You could argue that this doesn’t matter, but sadly you’d be mistaken. It matters because Brexit always has been buttressed by lies, slippery promises and bull-headed assumption.

A year ago, Johnson won a handsome majority by saying that he’d “got Brexit done” and promising that he had an “oven-ready deal” with Europe.

Yet in 12 months we’ve gone from Johnson having an oven-ready deal to him trying to work out if he can get away with popping a frozen turkey in the microwave. And another problem for me with this cooking metaphor is I keep thinking Boris Johnson’s never been near an oven in his life.

In one long and wearisome year, we’ve progressed from fake promises reeled out by the yard and blithe lies about “the easiest deal in history”, to standing on the no-deal cliff edge and shouting at the French while rolling dice. Nine cabinet ministers are said to be ready to back Johnson’s potential no deal – but then they were only chosen for their blind fealty to Brexit and Johnson.

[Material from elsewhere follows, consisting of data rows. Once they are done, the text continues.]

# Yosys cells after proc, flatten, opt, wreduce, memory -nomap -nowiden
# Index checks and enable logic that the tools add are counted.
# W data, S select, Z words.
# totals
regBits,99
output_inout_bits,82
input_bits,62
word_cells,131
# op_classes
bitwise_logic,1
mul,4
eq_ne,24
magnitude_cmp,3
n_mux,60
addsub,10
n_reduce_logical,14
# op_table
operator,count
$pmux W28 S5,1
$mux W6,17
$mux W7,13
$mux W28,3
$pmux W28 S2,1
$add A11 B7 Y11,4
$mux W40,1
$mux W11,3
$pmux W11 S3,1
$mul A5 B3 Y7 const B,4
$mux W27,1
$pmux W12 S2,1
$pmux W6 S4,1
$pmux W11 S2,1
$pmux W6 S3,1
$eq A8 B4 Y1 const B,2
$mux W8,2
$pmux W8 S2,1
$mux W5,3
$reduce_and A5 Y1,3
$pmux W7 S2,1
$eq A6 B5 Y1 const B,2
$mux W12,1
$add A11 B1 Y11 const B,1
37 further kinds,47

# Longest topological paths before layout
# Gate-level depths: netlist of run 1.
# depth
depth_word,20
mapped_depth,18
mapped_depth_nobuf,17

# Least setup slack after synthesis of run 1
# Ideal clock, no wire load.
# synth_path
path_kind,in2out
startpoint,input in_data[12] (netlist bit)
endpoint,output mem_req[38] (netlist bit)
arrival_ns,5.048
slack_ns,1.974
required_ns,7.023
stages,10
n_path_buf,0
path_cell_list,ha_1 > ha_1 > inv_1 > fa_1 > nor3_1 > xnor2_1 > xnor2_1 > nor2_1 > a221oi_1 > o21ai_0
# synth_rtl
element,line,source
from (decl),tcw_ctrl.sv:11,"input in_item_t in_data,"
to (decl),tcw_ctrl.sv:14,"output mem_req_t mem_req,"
<file path="config.mk">
export PLATFORM = sky130hd
export DESIGN_NAME = bb3_back
export DESIGN_NICKNAME = d
export VERILOG_FILES = /design/src/sv/bb3_pkg.sv /design/src/sv/bb3_back.sv
export SDC_FILE = /design/constraint.sdc
export NUM_CORES = 2
export LEC_CHECK = 0
export ABC_CLOCK_PERIOD_IN_PS = 12400
export BUFFER_PORTS_ARGS = -buffer_cell sky130_fd_sc_hd__buf_2
export CORE_MARGIN = 4
export CORE_UTILIZATION = 52
export DETAILED_ROUTE_END_ITERATION = 8
export GPL_TIMING_DRIVEN = 0
export PLACE_DENSITY = 0.76
export SETUP_SLACK_MARGIN = 0.4
export SLEW_MARGIN = 20
export SYNTH_ARGS = -nofsm -noshare
export SYNTH_HDL_FRONTEND = slang
export SYNTH_SLANG_ARGS = --single-unit
</file>
<file path="constraint.sdc">
create_clock -name clk -period 12.4 [get_ports clk]
set_input_delay 0 -clock clk [delete_from_list [all_inputs] [get_ports clk]]
set_output_delay 0 -clock clk [all_outputs]
set_load 0.01 [all_outputs]
</file>
<file path="src/sv/bb3_pkg.sv">
package bb3_pkg;

	localparam int MAX_WIDTH = 1024;
	localparam int AW = $clog2(MAX_WIDTH);
	localparam int QDEPTH = 2;
	localparam int RECIP_SHIFT = 17;

	localparam logic [1:0] REG_WIDTH = 2'd0;
	localparam logic [1:0] REG_HEIGHT = 2'd1;

	localparam int J_UL = 0;  // row r-1, col c-1
	localparam int J_UR = 1;  // row r-1, col c
	localparam int J_LL = 2;  // row r, col c-1
	localparam int J_LR = 3;  // row r, col c

	typedef struct packed {
		logic [7:0] blue;
		logic [7:0] green;
		logic [7:0] red;
	} pixel_t;

	typedef struct packed {
		logic [7:0]  out_red;
		logic [7:0]  out_green;
		logic [7:0]  out_blue;
		logic [15:0] out_row;
		logic [9:0]  out_col;
		logic        run_last;
		logic        frame_done;
	} result_t;

	typedef pixel_t [2:0][2:0] window_t;

	typedef struct packed {
		logic [10:0] width;
		logic [15:0] height;
		logic        restart;
	} cfg_t;

	typedef struct packed {
		window_t     win;
		logic [3:0]  jobs;
		logic [15:0] row;
		logic [9:0]  col;
		logic        r_ge1;
		logic        r_ge2;
		logic        c_ge1;
		logic        c_ge2;
	} job_rec_t;

	// ceil(2^17 / (2*cnt)), exact for every dividend the blur can produce
	function automatic logic [16:0] recip(input logic [3:0] cnt);
		logic [16:0] m;
		case (cnt)
			4'd1: m = 17'd65536;
			4'd2: m = 17'd32768;
			4'd3: m = 17'd21846;
			4'd4: m = 17'd16384;
			4'd5: m = 17'd13108;
			4'd6: m = 17'd10923;
			4'd7: m = 17'd9363;
			4'd8: m = 17'd8192;
			4'd9: m = 17'd7282;
			default: m = 17'd65536;
		endcase
		return m;
	endfunction

endpackage

</file>
<file path="src/sv/bb3_back.sv">
module bb3_back (
	input  logic              clk,
	input  logic              arst_n,
	input  logic              head_valid,
	input  bb3_pkg::job_rec_t head,
	output logic              pop,
	output bb3_pkg::result_t  result,
	output logic              result_valid,
	input  logic              result_ready
);

	logic [3:0] taken_q, remaining, sel;
	logic       take, last, adv1, adv2;
	logic       prow, pcol;
	logic [2:0] rmask, cmask;
	logic [11:0] sr, sg, sb;
	logic [3:0]  cnt;

	logic        v_s1;
	logic [12:0] xr_s1, xg_s1, xb_s1;
	logic [3:0]  cnt_s1;
	logic [15:0] row_s1;
	logic [9:0]  col_s1;
	logic        last_s1, done_s1;

	logic [16:0] m;
	logic [29:0] pr, pg, pb;

	assign remaining = head.jobs & ~taken_q;
	assign sel       = remaining & (~remaining + 4'd1);
	assign last      = ((remaining & ~sel) == 4'd0);

	assign adv2 = !result_valid || result_ready;
	assign adv1 = !v_s1 || adv2;
	assign take = head_valid && adv1;
	assign pop  = take && last;

	always_ff @(posedge clk or negedge arst_n) begin
		if (!arst_n) taken_q <= '0;
		else if (pop) taken_q <= '0;
		else if (take) taken_q <= taken_q | sel;
	end

	// which output of the four: upper row and/or left column of the window
	assign prow  = sel[bb3_pkg::J_UL] || sel[bb3_pkg::J_UR];
	assign pcol  = sel[bb3_pkg::J_UL] || sel[bb3_pkg::J_LL];
	assign rmask = prow ? {1'b1, 1'b1, head.r_ge2} : {1'b1, head.r_ge1, 1'b0};
	assign cmask = pcol ? {1'b1, 1'b1, head.c_ge2} : {1'b1, head.c_ge1, 1'b0};

	always_comb begin
		sr  = '0;
		sg  = '0;
		sb  = '0;
		cnt = '0;
		for (int i = 0; i < 3; i++) begin
			for (int j = 0; j < 3; j++) begin
				if (rmask[i] && cmask[j]) begin
					sr  = sr + 12'(head.win[i][j].red);
					sg  = sg + 12'(head.win[i][j].green);
					sb  = sb + 12'(head.win[i][j].blue);
					cnt = cnt + 4'd1;
				end
			end
		end
	end

	always_ff @(posedge clk or negedge arst_n) begin
		if (!arst_n) v_s1 <= 1'b0;
		else if (adv1) v_s1 <= take;
	end

	always_ff @(posedge clk) begin
		if (take) begin
			xr_s1   <= {sr, 1'b0} + 13'(cnt);
			xg_s1   <= {sg, 1'b0} + 13'(cnt);
			xb_s1   <= {sb, 1'b0} + 13'(cnt);
			cnt_s1  <= cnt;
			row_s1  <= prow ? head.row - 16'd1 : head.row;
			col_s1  <= pcol ? head.col - 10'd1 : head.col;
			last_s1 <= last;
			done_s1 <= sel[bb3_pkg::J_LR];
		end
	end

	// rounded mean by reciprocal multiply
	assign m  = bb3_pkg::recip(cnt_s1);
	assign pr = 30'(xr_s1) * 30'(m);
	assign pg = 30'(xg_s1) * 30'(m);
	assign pb = 30'(xb_s1) * 30'(m);

	always_ff @(posedge clk or negedge arst_n) begin
		if (!arst_n) result_valid <= 1'b0;
		else if (adv2) result_valid <= v_s1;
	end

	always_ff @(posedge clk) begin
		if (adv2 && v_s1) begin
			result.out_red    <= pr[bb3_pkg::RECIP_SHIFT +: 8];
			result.out_green  <= pg[bb3_pkg::RECIP_SHIFT +: 8];
			result.out_blue   <= pb[bb3_pkg::RECIP_SHIFT +: 8];
			result.out_row    <= row_s1;
			result.out_col    <= col_s1;
			result.run_last   <= last_s1;
			result.frame_done <= done_s1;
		end
	end

endmodule

</file>
==> impl_metrics.py <==
metrics = {
    "worst_hold_path": {
        "timing.hold.worst_endpoint": "xr_s1[1]",
        "min-delay-path-class": "in2reg",
        "holdPathStages": 3,
        "hold_path_start": "head[226]",
    },
    "synth": {
        "yosys.cell_types.count": 91,
        "post_synth_mux_area_share_pct": 0.6615,
        "synthDominantCellAreaShare_pct": 29.94,
        "synthesis.instances": 3787,
        "ys_seq_area_share_pct": 12.25,
        "post_synth_instance_area_mm2": 0.03310,
        "compound_gate_fraction_of_synth_area_pct": 10.69,
        "postSynth.asyncResetShare_pct": 4.255,
        "synth_adder_area_share_pct": 43.83,
        "ys.warnings.count": 0,
        "ys.flop_type": "sky130_fd_sc_hd__edfxtp_1",
        "synth_enable_flop_cells": 120,
        "yosys.area_share.xor_xnor_pct": 7.005,
        "synth.ff_latch_count": 141,
        "synth_top_family_by_area": "adder cells",
        "post_synth_and_or_nand_nor_area_fraction_pct": 16.57,
        "synthDominantAreaCellType": "sky130_fd_sc_hd__fa_1",
        "mean_instance_size_in_the_synthesized_netlist_um2": 8.740,
        "synthesis.nets": 4901,
        "netlist_top_cells_area": "sky130_fd_sc_hd__fa_1 (30%), sky130_fd_sc_hd__ha_1 (14%), sky130_fd_sc_hd__edfxtp_1 (11%)",
    },
    "grt": {
        "pin_count_of_the_biggest_net_entering_global_routing": 75,
        "globalRouteTotalUtil_pct": 28.64,
        "first_global_vias": 27540,
        "globalRouteOverflowTotal": 0,
        "grt_first_pass_wirelength_um": 150100,
        "number_of_antenna_violations_at_the_first_check_in_global_routing": 26,
    },
    "critical_path": {
        "reg2reg_to": "xg_s1[12]",
        "worstSetupEndpointType": "flop",
        "crit_slowest_cell": "sky130_fd_sc_hd__fa_1",
        "launching_element_type_of_the_critical_path": "flop",
        "critPathArrivalTime_ps": 11290,
        "critical-path-top-cell-by-count": "sky130_fd_sc_hd__ha_1",
        "worst_path_dominant_cell_family": "compound AO/OA/AOI/OAI gates",
        "critPathRequiredTime_ps": 12590,
        "cp_slowest_stage_delay_ps": 450,
        "worstReg2RegStart": "taken_q[0]",
        "rr_worst_depth": 52,
        "rrSetupSlack_ps": 1300,
        "critPathMaxFanout": 10,
        "timing.critical_path.buf_inv": 4,
        "timing.setup.critical_path_class": "reg2reg",
    },
    "floorplanning": {
        "placeableCoreArea_mm2": 0.06308,
        "num_rows": 92,
        "initial_core_util_pct": 52.47,
        "die_width_um": 260.3,
        "die_area_mm2": 0.06775,
        "floorplan.die.height_um": 260.3,
        "number_of_placed_i_o_pins": 308,
    },
    "sta": {
        "slew_of_the_pin_with_the_lowest_slew_margin_ps": 1046,
        "min_period_over_period_pct": 89.50,
        "hold_viol": 0,
        "setup_viol": 0,
        "fin_crit_ps": 11100,
        "worst_slew_margin_rel_pct": 29.34,
        "finalSetupTns_ps": 0,
        "timing_max_transition_violations_final": 0,
        "finClkSkew_ps": 20.62,
        "max_freq_mhz": 90.11,
        "grt_setup_unrepaired": "no",
    },
    "placed_design": {
        "globalplace.congestion": 1.031,
        "port_buffers": 307,
        "place.detailed.hpwl_um": 82070,
    },
    "clocking": {
        "htreeDepth": 4,
        "cts-buffers-inserted": 17,
        "clk_latency_ps": 450,
        "clockRootBuffer": "sky130_fd_sc_hd__clkbuf_16",
        "clk_pin_slew_ps": 70,
        "tritoncts": "built",
        "cts_post_setup_buffers_inserted": 0,
        "cts_max_path_buffers": 2,
        "cts_sinks": 141,
    },
    "routing": {
        "drt_iter0_markers": 1832,
        "vias": 27310,
        "drt-total-wl_um": 96910,
        "firstDrtPassIters": 6,
        "ant_nets": 0,
        "detail_route.drc_violations": 0,
        "dr_vias_cell": 5.429,
        "wl_per_cell_um": 19.26,
    },
    "finish": {
        "layout_cells_sized_above_1_pct": 9.442,
        "nNetsFinal": 5274,
        "area_delta_synth_final_pct": 11.32,
        "most_common_library_cell_in_the_layout_ignoring_fill_and_taps": "sky130_fd_sc_hd__inv_1",
        "final_core_util_pct": 58.41,
        "final_cell_mix": "sky130_fd_sc_hd__inv_1 (657), sky130_fd_sc_hd__nand2_1 (514), sky130_fd_sc_hd__fa_1 (495), sky130_fd_sc_hd__ha_1 (365), sky130_fd_sc_hd__buf_2 (307)",
    },
    "run": {
        "cap_viol_max_count": 0,
    },
    "run_status": {
        "outcome": "completed",
    },
}
## stage by stage
stage	hold slack (ps)	instance area, µm²	worst slack, ps	cells
global placement	-167.0	35690	1638	4940
global route	40.94	36820	407.1	5020
detailed placement	-151.5	35750	1498	4942
finish	16.51	36850	1303	5031
CTS	19.91	36820	1442	5019
floorplan	-295.6	33100	2936	3787
## worst max path at each step
| stage | startpoint | endpoint | slack [ps] | cells past startpoint |
|---|---|---|---|---|
| floorplan | taken_q[0] | xg_s1[12] | 2940 | 52 |
| global placement | taken_q[0] | xg_s1[12] | 1640 | 52 |
| detailed placement | taken_q[0] | xg_s1[12] | 1500 | 52 |
| CTS | taken_q[0] | xg_s1[12] | 1440 | 52 |
| global route | taken_q[0] | xg_s1[12] | 410 | 52 |
| finish | taken_q[0] | xg_s1[12] | 1300 | 52 |
## registers in the layout (all words and copies together) (netlist names)
register,cells
row_s1,16
m,15
col_s1,10
last_s1,1
xr_s1,13
taken_q,4
result_valid,1
cnt_s1,3
v_s1,1
result,52
xb_s1,12
xg_s1,12
done_s1,1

No one has yet given one convincing concrete reason for Brexit – and that’s because there aren’t any, but here we are, stuck like lorry drivers trying to get out of Kent and worrying about where to take a piss.

And please let’s drop all that fishy bluster. Sadly, the fishing industry is more or less irrelevant in the grand scale: it’s a Brexit smokescreen put up by Johnson and co. It has nothing to do with anything, and also if I hear anyone say sovereignty one more time, I may have to swallow a kipper whole.

It’s like a weird game of Top Trumps, where spouting sovereignty wins all arguments, even though no one has a sensible, everyday definition of what that means.

Last week, Brexit-addled Tories led by Jacob Rees-Mogg were even putting it about that Britain was only able to win fast-track approval of a Covid-19 jab because of Brexit. In fact the approval came under existing European law: another fat fib from the jar of tooth-breaking Union Jack mints.

These vaccines have, in short, been produced around the world by scientists collaborating and competing; and the slightly earlier arrival here of a vaccine made elsewhere hardly merits letting the patriotic parrot out of its cage.

As for that last throw of the dice, well that’s great. Let’s compare this country’s future to betting the house in a midnight game of craps.